§ MATERIAL FOR THE TASK

### config.mk
export PLATFORM = sky130hd
export DESIGN_NAME = pool_unit
export DESIGN_NICKNAME = d
export VERILOG_FILES = /design/src/rtl/pool_unit.sv
export SDC_FILE = /design/constraint.sdc
export NUM_CORES = 1
export LEC_CHECK = 0
export CORE_MARGIN = 3
export CORE_UTILIZATION = 40
export DETAILED_ROUTE_END_ITERATION = 12
export SETUP_SLACK_MARGIN = 0.05
export SLEW_MARGIN = 20
export SYNTH_ARGS = -nofsm -noshare
export SYNTH_HDL_FRONTEND = slang
export SYNTH_SLANG_ARGS = --single-unit
export TNS_END_PERCENT = 10
### constraint.sdc
create_clock -name clk -period 3.2 [get_ports clk]
set_clock_uncertainty 0.1 [all_clocks]
set_input_delay 0.96 -clock clk [delete_from_list [all_inputs] [get_ports clk]]
set_output_delay 0.96 -clock clk [all_outputs]
set_load 0.01 [all_outputs]
### src/rtl/pool_unit.sv
// Streaming max/average pooling over KERNAL_SIZE^2 beats of DEPTH signed channels.
// Average datapath is built only when POOL_AVG_EN is defined; otherwise mode is ignored.
module pool_unit #(
  parameter int KERNAL_SIZE = 2,
  parameter int DEPTH       = 8,
  parameter int DATA_WIDTH  = 16
) (
  input  logic                        clk,
  input  logic                        reset,
  input  logic                        clr,
  input  logic                        mode,
  input  logic                        in_valid,
  output logic                        in_ready,
  input  logic [DEPTH*DATA_WIDTH-1:0] neuron_in,
  output logic                        out_valid,
  input  logic                        out_ready,
  output logic [DEPTH*DATA_WIDTH-1:0] neuron_out
);

  localparam int N  = KERNAL_SIZE * KERNAL_SIZE;
  localparam int CW = (N > 1) ? $clog2(N) : 1;
`ifdef POOL_AVG_EN
  localparam int SHIFT = $clog2(N);
  localparam int AW    = DATA_WIDTH + SHIFT;
`else
  localparam int AW    = DATA_WIDTH;
`endif
  localparam logic [CW-1:0] LAST = CW'(N - 1);

`ifdef POOL_AVG_EN
  if ((1 << $clog2(KERNAL_SIZE)) != KERNAL_SIZE) begin : g_ks_check
    $error("pool_unit: KERNAL_SIZE must be a power of two when averaging is enabled");
  end
`endif

  logic [CW-1:0]               cnt;
  logic signed [AW-1:0]        acc      [DEPTH];
  logic signed [AW-1:0]        acc_next [DEPTH];
  logic signed [AW-1:0]        sext     [DEPTH];
  logic [DEPTH*DATA_WIDTH-1:0] result;
  logic                        first;
  logic                        last;
  logic                        accept;
  logic                        close;

`ifdef POOL_AVG_EN
  logic win_mode;
  logic cur_mode;
  // The window's mode comes straight from the input on its first beat, so N = 1 works too.
  assign cur_mode = first ? mode : win_mode;
`else
  logic unused_mode;
  assign unused_mode = mode;
`endif

  assign first    = (cnt == '0);
  assign last     = (cnt == LAST);
  assign in_ready = !clr && !(last && out_valid && !out_ready);
  assign accept   = in_valid && in_ready;
  assign close    = accept && last;

  always_comb begin
    for (int unsigned i = 0; i < DEPTH; i++) begin
      sext[i] = AW'($signed(neuron_in[i*DATA_WIDTH +: DATA_WIDTH]));
    end
  end

  always_comb begin
    for (int unsigned i = 0; i < DEPTH; i++) begin
      if (first) begin
        acc_next[i] = sext[i];
`ifdef POOL_AVG_EN
      end else if (cur_mode) begin
        acc_next[i] = acc[i] + sext[i];
`endif
      end else begin
        acc_next[i] = (acc[i] > sext[i]) ? acc[i] : sext[i];
      end
    end
  end

  always_comb begin
    result = '0;
    for (int unsigned i = 0; i < DEPTH; i++) begin
`ifdef POOL_AVG_EN
      if (cur_mode) begin
        result[i*DATA_WIDTH +: DATA_WIDTH] = DATA_WIDTH'(acc_next[i] >>> SHIFT);
      end else begin
        result[i*DATA_WIDTH +: DATA_WIDTH] = DATA_WIDTH'(acc_next[i]);
      end
`else
      result[i*DATA_WIDTH +: DATA_WIDTH] = DATA_WIDTH'(acc_next[i]);
`endif
    end
  end

  always_ff @(posedge clk or negedge reset) begin
    if (!reset) begin
      cnt        <= '0;
      out_valid  <= 1'b0;
      neuron_out <= '0;
      for (int unsigned i = 0; i < DEPTH; i++) begin
        acc[i] <= '0;
      end
`ifdef POOL_AVG_EN
      win_mode   <= 1'b0;
`endif
    end else begin
      if (clr) begin
        cnt <= '0;
      end else if (accept) begin
        cnt <= last ? '0 : cnt + CW'(1);
        for (int unsigned i = 0; i < DEPTH; i++) begin
          acc[i] <= acc_next[i];
        end
`ifdef POOL_AVG_EN
        if (first) begin
          win_mode <= mode;
        end
`endif
      end

      // A closing beat only gets through when the output slot is free or draining this cycle.
      if (close) begin
        out_valid  <= 1'b1;
        neuron_out <= result;
      end else if (out_ready) begin
        out_valid  <= 1'b0;
      end
    end
  end

endmodule
[config.mk]
export PLATFORM = sky130hd
export DESIGN_NAME = signed_bin2bcd_seq
export DESIGN_NICKNAME = d
export VERILOG_FILES = /design/src/rtl/signed_bin2bcd_seq.sv
export SDC_FILE = /design/constraint.sdc
export NUM_CORES = 1
export LEC_CHECK = 0
export CORE_AREA = 2 2 75 59
export CTS_BUF_LIST = sky130_fd_sc_hd__clkbuf_4 sky130_fd_sc_hd__clkbuf_8
export DETAILED_ROUTE_END_ITERATION = 10
export DIE_AREA = 0 0 77 61
export PLACE_DENSITY_LB_ADDON = 0.25
export SLEW_MARGIN = 10
export SYNTH_ARGS = -nofsm -noshare
export SYNTH_HDL_FRONTEND = slang
export SYNTH_SLANG_ARGS = --single-unit
export TNS_END_PERCENT = 30
[constraint.sdc]
create_clock -name clk -period 1.4 [get_ports clk]
set_input_delay 0.14 -clock clk [delete_from_list [all_inputs] [get_ports clk]]
set_output_delay 0.14 -clock clk [all_outputs]
set_load 0.01 [all_outputs]
## src/rtl/radial_zone_cfg_pkg.sv

```systemverilog
// Shared field encodings, global register addresses and reset values for the
// radial zone configuration block.
package radial_zone_cfg_pkg;

  typedef enum logic [2:0] {
    FLD_C      = 3'd0,
    FLD_Z      = 3'd1,
    FLD_ZMIN   = 3'd2,
    FLD_RADIUS = 3'd3
  } field_e;

  typedef enum logic [1:0] {
    ST_IDLE  = 2'd0,
    ST_ARMED = 2'd1,
    ST_FORCE = 2'd2
  } cmt_state_e;

  localparam logic [7:0] ADDR_COL_CENTER = 8'h80;
  localparam logic [7:0] ADDR_ROW_CENTER = 8'h81;
  localparam logic [7:0] ADDR_CTRL       = 8'h82;
  localparam logic [7:0] ADDR_ERR_CLR    = 8'h83;

  localparam logic [15:0] Z_RST    = 16'h7BFF;
  localparam logic [15:0] C_RST    = 16'h0000;
  localparam logic [15:0] ZMIN_RST = 16'h0000;

  localparam int RADIUS_MAX = 511;

endpackage

```

## src/rtl/radial_zone_cfg_bank.sv

```systemverilog
// One zone's shadow and active parameter registers; shadow loads per field,
// active takes the whole shadow on commit.
module radial_zone_cfg_bank
  import radial_zone_cfg_pkg::*;
#(
  parameter int RW = 18
) (
  input  logic          clk_i,
  input  logic          rst_i,
  input  logic          we_c,
  input  logic          we_z,
  input  logic          we_zmin,
  input  logic          we_r,
  input  logic [15:0]   data,
  input  logic [RW-1:0] r_sq,
  input  logic          commit,
  output logic [15:0]   c,
  output logic [15:0]   z,
  output logic [15:0]   z_min,
  output logic [RW-1:0] r_squared
);

  logic [15:0]   sh_c, sh_z, sh_zmin;
  logic [RW-1:0] sh_r;

  always_ff @(posedge clk_i) begin
    if (rst_i) begin
      sh_c      <= C_RST;
      sh_z      <= Z_RST;
      sh_zmin   <= ZMIN_RST;
      sh_r      <= '0;
      c         <= C_RST;
      z         <= Z_RST;
      z_min     <= ZMIN_RST;
      r_squared <= '0;
    end else begin
      if (we_c)    sh_c    <= data;
      if (we_z)    sh_z    <= data;
      if (we_zmin) sh_zmin <= data;
      if (we_r)    sh_r    <= r_sq;
      if (commit) begin
        c         <= sh_c;
        z         <= sh_z;
        z_min     <= sh_zmin;
        r_squared <= sh_r;
      end
    end
  end

endmodule

```

## src/rtl/radial_zone_cfg.sv

```systemverilog
// Register-write front end for the radial filter zone parameters: host writes
// fill a shadow bank that is copied to the outputs on frame sync or on force.
module radial_zone_cfg
  import radial_zone_cfg_pkg::*;
#(
  parameter int NO_ZONES = 1,
  parameter int RADIUS_W = 9
) (
  input  logic                                 clk_i,
  input  logic                                 rst_i,
  input  logic                                 wr_valid_i,
  output logic                                 wr_ready_o,
  input  logic [7:0]                           wr_addr_i,
  input  logic [15:0]                          wr_data_i,
  input  logic                                 frame_sync_i,
  output logic [NO_ZONES-1:0][15:0]            c_o,
  output logic [NO_ZONES-1:0][15:0]            z_o,
  output logic [NO_ZONES-1:0][15:0]            z_min_o,
  output logic [NO_ZONES-1:0][2*RADIUS_W-1:0]  r_squared_o,
  output logic [15:0]                          col_center_o,
  output logic [15:0]                          row_center_o,
  output logic                                 commit_pending_o,
  output logic                                 commit_done_o,
  output logic                                 err_o
);

  localparam int RW = 2 * RADIUS_W;

  cmt_state_e          state, state_nxt;
  logic                is_zone, bad, accept, good_wr, arm, force_c, commit;
  logic [RADIUS_W-1:0] rad_sat;
  logic [RW-1:0]       rad_sq;
  logic [15:0]         col_sh, row_sh;

  always_comb begin
    is_zone = !wr_addr_i[7];
    if (is_zone)
      bad = (int'(wr_addr_i[6:3]) >= NO_ZONES) || (wr_addr_i[2:0] > FLD_RADIUS);
    else
      bad = (wr_addr_i[7:2] != 6'b100000);
    accept  = wr_valid_i && wr_ready_o;
    good_wr = accept && !bad;
    arm     = good_wr && (wr_addr_i == ADDR_CTRL) && !wr_data_i[1] && wr_data_i[0];
    force_c = good_wr && (wr_addr_i == ADDR_CTRL) && wr_data_i[1];
    // Radius is clamped to the representable range, then squared unsigned.
    rad_sat = (wr_data_i > 16'(RADIUS_MAX)) ? RADIUS_W'(RADIUS_MAX)
                                            : wr_data_i[RADIUS_W-1:0];
    rad_sq  = RW'(rad_sat) * RW'(rad_sat);
  end

  for (genvar g = 0; g < NO_ZONES; g++) begin : g_zone
    logic hit;
    assign hit = good_wr && is_zone && (wr_addr_i[6:3] == 4'(g));
    radial_zone_cfg_bank #(.RW(RW)) u_bank (
      .clk_i     (clk_i),
      .rst_i     (rst_i),
      .we_c      (hit && (wr_addr_i[2:0] == FLD_C)),
      .we_z      (hit && (wr_addr_i[2:0] == FLD_Z)),
      .we_zmin   (hit && (wr_addr_i[2:0] == FLD_ZMIN)),
      .we_r      (hit && (wr_addr_i[2:0] == FLD_RADIUS)),
      .data      (wr_data_i),
      .r_sq      (rad_sq),
      .commit    (commit),
      .c         (c_o[g]),
      .z         (z_o[g]),
      .z_min     (z_min_o[g]),
      .r_squared (r_squared_o[g])
    );
  end

  // Commit sequencing: ARMED waits for frame sync, FORCE commits one edge later.
  always_ff @(posedge clk_i) begin
    if (rst_i) state <= ST_IDLE;
    else       state <= state_nxt;
  end

  always_comb begin
    state_nxt = state;
    case (state)
      ST_ARMED: if (frame_sync_i) state_nxt = ST_IDLE;
      default:  state_nxt = arm ? ST_ARMED : (force_c ? ST_FORCE : ST_IDLE);
    endcase
  end

  always_comb begin
    commit           = ((state == ST_ARMED) && frame_sync_i) || (state == ST_FORCE);
    commit_pending_o = (state == ST_ARMED);
    wr_ready_o       = (state != ST_ARMED);
  end

  always_ff @(posedge clk_i) begin
    if (rst_i) begin
      col_sh        <= '0;
      row_sh        <= '0;
      col_center_o  <= '0;
      row_center_o  <= '0;
      commit_done_o <= 1'b0;
      err_o         <= 1'b0;
    end else begin
      commit_done_o <= commit;
      if (good_wr && wr_addr_i == ADDR_COL_CENTER) col_sh <= wr_data_i;
      if (good_wr && wr_addr_i == ADDR_ROW_CENTER) row_sh <= wr_data_i;
      if (commit) begin
        col_center_o <= col_sh;
        row_center_o <= row_sh;
      end
      if (accept && bad)                             err_o <= 1'b1;
      else if (good_wr && wr_addr_i == ADDR_ERR_CLR) err_o <= 1'b0;
    end
  end

endmodule

```

## config.mk

```make
export PLATFORM = sky130hd
export DESIGN_NAME = radial_zone_cfg
export DESIGN_NICKNAME = d
export VERILOG_FILES = /design/src/rtl/radial_zone_cfg_pkg.sv /design/src/rtl/radial_zone_cfg_bank.sv /design/src/rtl/radial_zone_cfg.sv
export SDC_FILE = /design/constraint.sdc
export NUM_CORES = 1
export LEC_CHECK = 0
export CAP_MARGIN = 5
export CORE_ASPECT_RATIO = 0.75
export CORE_UTILIZATION = 33
export CTS_CLUSTER_DIAMETER = 50
export DETAILED_ROUTE_END_ITERATION = 12
export PLACE_DENSITY = 0.57
export SLEW_MARGIN = 20
export SYNTH_ARGS = -nofsm -noshare
export SYNTH_HDL_FRONTEND = slang
export SYNTH_SLANG_ARGS = --single-unit
```

## constraint.sdc

```tcl
create_clock -name clk_i -period 9.4 [get_ports clk_i]
set_input_delay 1.41 -clock clk_i [delete_from_list [all_inputs] [get_ports clk_i]]
set_output_delay 1.41 -clock clk_i [all_outputs]
set_load 0.01 [all_outputs]
```

After elaboration in Yosys (flattened, before gate mapping)
Cells that the tools add are included.
{"block": "totals", "register_bits": 200, "input_bits": 28, "output_inout_bits": 102}
{"block": "op_classes", "mul": 1, "magnitude_cmp": 3, "n_eq_ne": 12, "muxes": 8, "n_reduce_logical": 25}
{"op": "8-bit == test (second input constant)", "count": 4}
{"op": "9-bit by 9-bit multiplier with 18-bit output", "count": 1}
{"op": "1-bit logical AND", "count": 17}
{"op": "16-bit by 9-bit greater-than comparator with 1-bit output (second input constant)", "count": 1}
{"op": "9-bit two-way mux", "count": 1}
{"op": "2-bit two-way mux", "count": 4}
{"op": "3-bit by 2-bit == test with 1-bit output (second input constant)", "count": 2}
{"op": "6-bit inequality test (second input constant)", "count": 1}
{"op": "4-bit by 1-bit greater-or-equal comparator with 1-bit output (second input constant)", "count": 1}
{"op": "4-bit zero test", "count": 1}
{"op": "3-bit by 1-bit == test with 1-bit output (second input constant)", "count": 1}
{"op": "3-bit by 2-bit greater-than comparator with 1-bit output (second input constant)", "count": 1}
{"op": "1-bit zero test", "count": 3}
{"op": "3-bit zero test", "count": 1}
{"op": "1-bit two-way mux", "count": 3}
{"op": "2-bit by 1-bit == test with 1-bit output (second input constant)", "count": 1}
{"op": "2-bit == test (second input constant)", "count": 1}
{"op": "1-bit logical OR", "count": 2}
{"op": "2-bit by 1-bit inequality test with 1-bit output (second input constant)", "count": 1}
{"op": "2-bit inequality test (second input constant)", "count": 1}
{"op": "2-bit nonzero test", "count": 1}

Longest topological paths before layout
{"block": "logic_depth", "ltp_word": 10, "ltp_mapped": 20, "ltp_nobuf": 20}

Hierarchy
From an unflattened synthesis, not the netlist that was laid out.
{"block": "hier_totals", "cells_unflattened": 998, "area_unflattened_um2": 9434.0}
{"module": "radial_zone_cfg_bank", "n_inst": 1, "cells_each": 429, "area_each_um2": 4775.8, "seq_area_each_um2": 2642.5}
{"module": "radial_zone_cfg", "n_inst": 1, "cells_each": 569, "area_each_um2": 4658.2, "seq_area_each_um2": 1361.3}

Least setup slack after synthesis
Ideal clock, no wire load.
{"block": "synth_path", "path_kind": "input-to-reg", "startpoint": "input port wr_data_i[11]", "endpoint": "register g_zone[0].u_bank.sh_r[16]", "t_arrival_ns": 5.867, "t_required_ns": 9.272, "slack_ns": 3.405, "cell_stages": 18, "path_buffers": 1, "path_cell_list": "nor4_1 -> nand2_1 -> clkbuf_1 -> a21oi_1 -> inv_1 -> fa_1 -> fa_1 -> fa_1 -> inv_1 -> fa_1 -> inv_1 -> ha_1 -> or2_2 -> a21oi_1 -> a31oi_1 -> a311oi_1 -> xnor2_1 -> o31ai_1"}
{"block": "synth_via", "elab_chain_cells": 3}
{"item": "from (decl)", "line": "radial_zone_cfg.sv:14", "source": "input logic [15:0] wr_data_i,"}
{"item": "16-bit by 9-bit greater-than comparator with 1-bit output", "line": "radial_zone_cfg.sv:46", "source": "rad_sat = (wr_data_i > 16'(RADIUS_MAX)) ? RADIUS_W'(RADIUS_MAX)"}
{"item": "9-bit two-way mux", "line": "radial_zone_cfg.sv:46"}
{"item": "9-bit by 9-bit multiplier with 18-bit output", "line": "radial_zone_cfg.sv:48", "source": "rad_sq = RW'(rad_sat) * RW'(rad_sat);"}
{"item": "to (signal assigned)", "line": "radial_zone_cfg_bank.sv:40", "source": "if (we_r) sh_r <= r_sq;"}
{"item": "to (decl)", "line": "radial_zone_cfg_bank.sv:24", "source": "logic [RW-1:0] sh_r;"}
Every way passes these cells.
A chain may end at the register's enable or synchronous reset.

Worst setup path in the final report
Same ends and word-level chain as after synthesis.

==> flow_summary.toml <==
[run_status]
status = "complete, no violations"

[timing]
slew_viol_final = 0
post-route-period-util = 0.720
post-route-min-period_ps = 6770
hold_violations = 0
fmax_ghz = 0.148
clock_skew_ps = 8.90
max_slew.worst_pin.slew_ps = 1020
fin_ws_ps = 2630
rsz0062_at_grt = "no"
slew_headroom = 0.321
finalSetupTns_ps = 0
setup_violations = 0

[setup_path]
reg2reg_to = "g_zone[0].u_bank.sh_zmin[5]"
r2r_setup_slack_ps = 6380
cp.arrival_ps = 7060
cp_max_fo = 23
cp-end-kind = "register"
r2r_cells = 6
r2r-start = "state[0]"
crit_required_ps = 9690
start_kind = "primary input"
critPathKind = "in -> reg"

[drt]
wl_per_cell_um = 16.3
routed-wl-met3_um = 1170
met1_length_um = 12900
top_layer = "met4"
route.detailed.drc = 0
dr_wl_met2_um = 10700
routed_via_density = 4.88
ant_nets = 0
via_count = 7491
wl_um = 25000
firstDrtPassIters = 5
drtIter0Drc = 504

[synth]
syn_area_mm2 = 0.00920
syn_nets = 1184
postSynthCellCount = 1090
ys_warn_count = 0
ys_ff_latch = 198
synth-main-ff-cell = "dfxtp_1"
synth_cell_types = 52
avgSynthCellArea_um2 = 8.44
yosysSeqAreaShare = 0.431
synth-edff-count = 0
async_flop_share = 0

[power_and_ir_drop]
ir_drop_mv = 0.132
clockPowerShare = 0.438
internal_power_mw = 1.27
switchingPower_mw = 0.392
swShare = 0.236
power_leakage_nw = 4.29
power_density_mw_per_mm2 = 147
seq_power_share = 0.505
p_comb_frac = 0.057

[global_route]
track_usage = 0.180
grt.overflow.total = 0
grt_max_degree = 124
first_global_vias = 7137
antenna_found_initial = 0
grt_pass1_wl_um = 40000

[clock_tree]
clock_sinks = 198
cts_resized = 0
cts_max_path_buffers = 2
numCtsBuffers = 17
htreeDepth = 4
cts.clk_slew.worst_paths_ps = 70
hold_buffers = 0
cts_root_buf = "clkbuf_16"
postCtsSetupBuffers = 0
cts_tree = "done"
insertion_delay_ps = 440

[final_layout]
multiInputGateArea_mm2 = 0.00471
n_fill_cell = 2758
diodes = 0
layout-drive-gt1-share = 0.0464
regArea_mm2 = 0.00396
syn_to_final_growth_pct = 23.2
final_nets = 1269
post-route-util = 0.417
fin_cells = 1536

[placement]
place_ws_ps = 2220
portBuffers = 128
dp_cells = 1506
gp_congestion = 0.890
dp_hpwl_um = 16600

[min_path]
holdPathStages = 2
hold_end = "g_zone[0].u_bank.r_squared[6]"
min_from = "g_zone[0].u_bank.r_squared[6]"
hp-class = "reg -> reg"

[floorplanning]
start_util = 0.338
rows = 52
die_h_um = 147
ios = 130
die_area_mm2 = 0.0286
core_mm2 = 0.0272
die-width_um = 195

[flow_run]
max-cap-violations = 0
## per-layer routing
metal  up-vias  global-route usage
met3        17              0.0487
met1      3608               0.259
li1       3735                   -
met5         -                   0
met2       131               0.263
met4         0              0.0437
## how the worst max path moves through the flow
stage / cells past startpoint / slack [ps] / from / end
floorplan: 18 / 3400 / wr_data_i[11] / g_zone[0].u_bank.sh_r[16]
global placement: 18 / 2320 / wr_data_i[11] / g_zone[0].u_bank.sh_r[16]
detailed placement: 18 / 2220 / wr_data_i[11] / g_zone[0].u_bank.sh_r[16]
CTS: 18 / 2660 / wr_data_i[11] / g_zone[0].u_bank.sh_r[16]
global route: 18 / 2270 / wr_data_i[11] / g_zone[0].u_bank.sh_r[16]
finish: 18 / 2630 / wr_data_i[11] / g_zone[0].u_bank.sh_r[16]
## power by group through the flow
stage	combinational (mW)	clock (mW)	sequential, mW
after floorplan	0.0568	0	0.859
after global placement	0.0945	0	0.859
after detailed placement	0.0956	0	0.859
after CTS	0.0960	0.748	0.839
after global routing	0.105	0.786	0.839
final	0.0956	0.729	0.840
## sequential cells by signal, summed over array words and instances (netlist names), 2 cells and up
register / cells
g_zone.u_bank.r_squared: 17
g_zone.u_bank.sh_r: 17
col_center_o: 16
col_sh: 16
g_zone.u_bank.c: 16
g_zone.u_bank.sh_c: 16
g_zone.u_bank.sh_z: 16
g_zone.u_bank.sh_zmin: 16
g_zone.u_bank.z: 16
g_zone.u_bank.z_min: 16
row_center_o: 16
row_sh: 16
state: 2
## final cells by class
| type | instances | share of cell area |
|---|---|---|
| Inverter | 63 | 0.0209 |
| Clock inverter | 10 | 0.0109 |
| Sequential cell | 198 | 0.350 |
| Multi-Input combinational cell | 753 | 0.415 |
| Timing Repair Buffer | 142 | 0.125 |
| Clock buffer | 19 | 0.0391 |
| Tap cell | 351 | 0.0387 |
## cells by family (layout without fill, tap and decap cells)
| family | after synthesis | count (layout) | share of synthesized area |
|---|---|---|---|
| multiplexers | 49 | 49 | 0.0535 |
| flip-flops | 198 | 198 | 0.431 |
| AO/OA/AOI/OAI | 195 | 195 | 0.120 |
| buffers and inverters | 139 | 234 | 0.0607 |
| AND/OR/NAND/NOR | 430 | 430 | 0.206 |
| other | 1 | 1 | 0.000408 |
| adder cells (fa/ha/maj) | 66 | 66 | 0.117 |
| XOR/XNOR | 12 | 12 | 0.0114 |
## cell usage in the layout, fill, tap and decap left out, types with 4 or more instances in the layout
| cell | n |
|---|---|
| nor3b_1 | 5 |
| ha_1 | 33 |
| nor2b_1 | 4 |
| xor2_1 | 5 |
| a31oi_1 | 5 |
| clkdlybuf4s50_1 | 127 |
| clkbuf_16 | 17 |
| nand3b_1 | 30 |
| nor3_1 | 7 |
| buf_4 | 11 |
| nand3_1 | 25 |
| o21ai_0 | 8 |
| nor2_1 | 72 |
| a21oi_1 | 137 |
| nand2_1 | 265 |
| or2_2 | 4 |
| mux2i_1 | 48 |
| xnor2_1 | 7 |
| a21o_1 | 28 |
| dfxtp_1 | 198 |
| inv_1 | 63 |
| fa_1 | 33 |
## stage by stage
step / hold slack (ps) / cell area, um^2 / power, mW
after CTS: 454 / 11300 / 1.68
after floorplan: 425 / 9200 / 0.916
final: 452 / 11300 / 1.66
after detailed placement: 444 / 10800 / 0.955
after global placement: 440 / 10700 / 0.954
after global routing: 469 / 11300 / 1.73
## synth_stat cells (5+ instances only)
cell      number  area share
nand2_1      265        0.11
dfxtp_1      198        0.43
a21oi_1      137       0.075
nor2_1        72       0.029
inv_1         63       0.026
clkbuf_1      52       0.021
mux2i_1       48       0.052
fa_1          33       0.072
ha_1          33       0.045
nand3b_1      30       0.024
a21o_1        28       0.023
nand3_1       25       0.014
buf_2         16      0.0087
o21ai_0        8      0.0044
nor3_1         7      0.0038
xnor2_1        7      0.0067
nor3b_1        6      0.0049
a31oi_1        5      0.0034
xor2_1         5      0.0048
## worst max-delay path, cell delays in order
cell	delay [ps]
clkdlybuf4s50_1	580
nor4_1	360
nand2_1	500
a21oi_1	420
inv_1	110
fa_1	510
fa_1	540
fa_1	540
inv_1	50
fa_1	520
inv_1	40
ha_1	330
or2_2	300
a21oi_1	150
a31oi_1	90
a311oi_1	350
xnor2_1	160
o31ai_1	70
Note: power is estimated with default switching activity, not from simulation.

§ WHAT TO PRODUCE
Write the lines again exactly, from the first line of the material above to the line that includes "export CORE_UTILIZATION = 40", both included. Leave out all the rest.

§ RESPONSE FOR THIS EXERCISE
### config.mk
export PLATFORM = sky130hd
export DESIGN_NAME = pool_unit
export DESIGN_NICKNAME = d
export VERILOG_FILES = /design/src/rtl/pool_unit.sv
export SDC_FILE = /design/constraint.sdc
export NUM_CORES = 1
export LEC_CHECK = 0
export CORE_MARGIN = 3
export CORE_UTILIZATION = 40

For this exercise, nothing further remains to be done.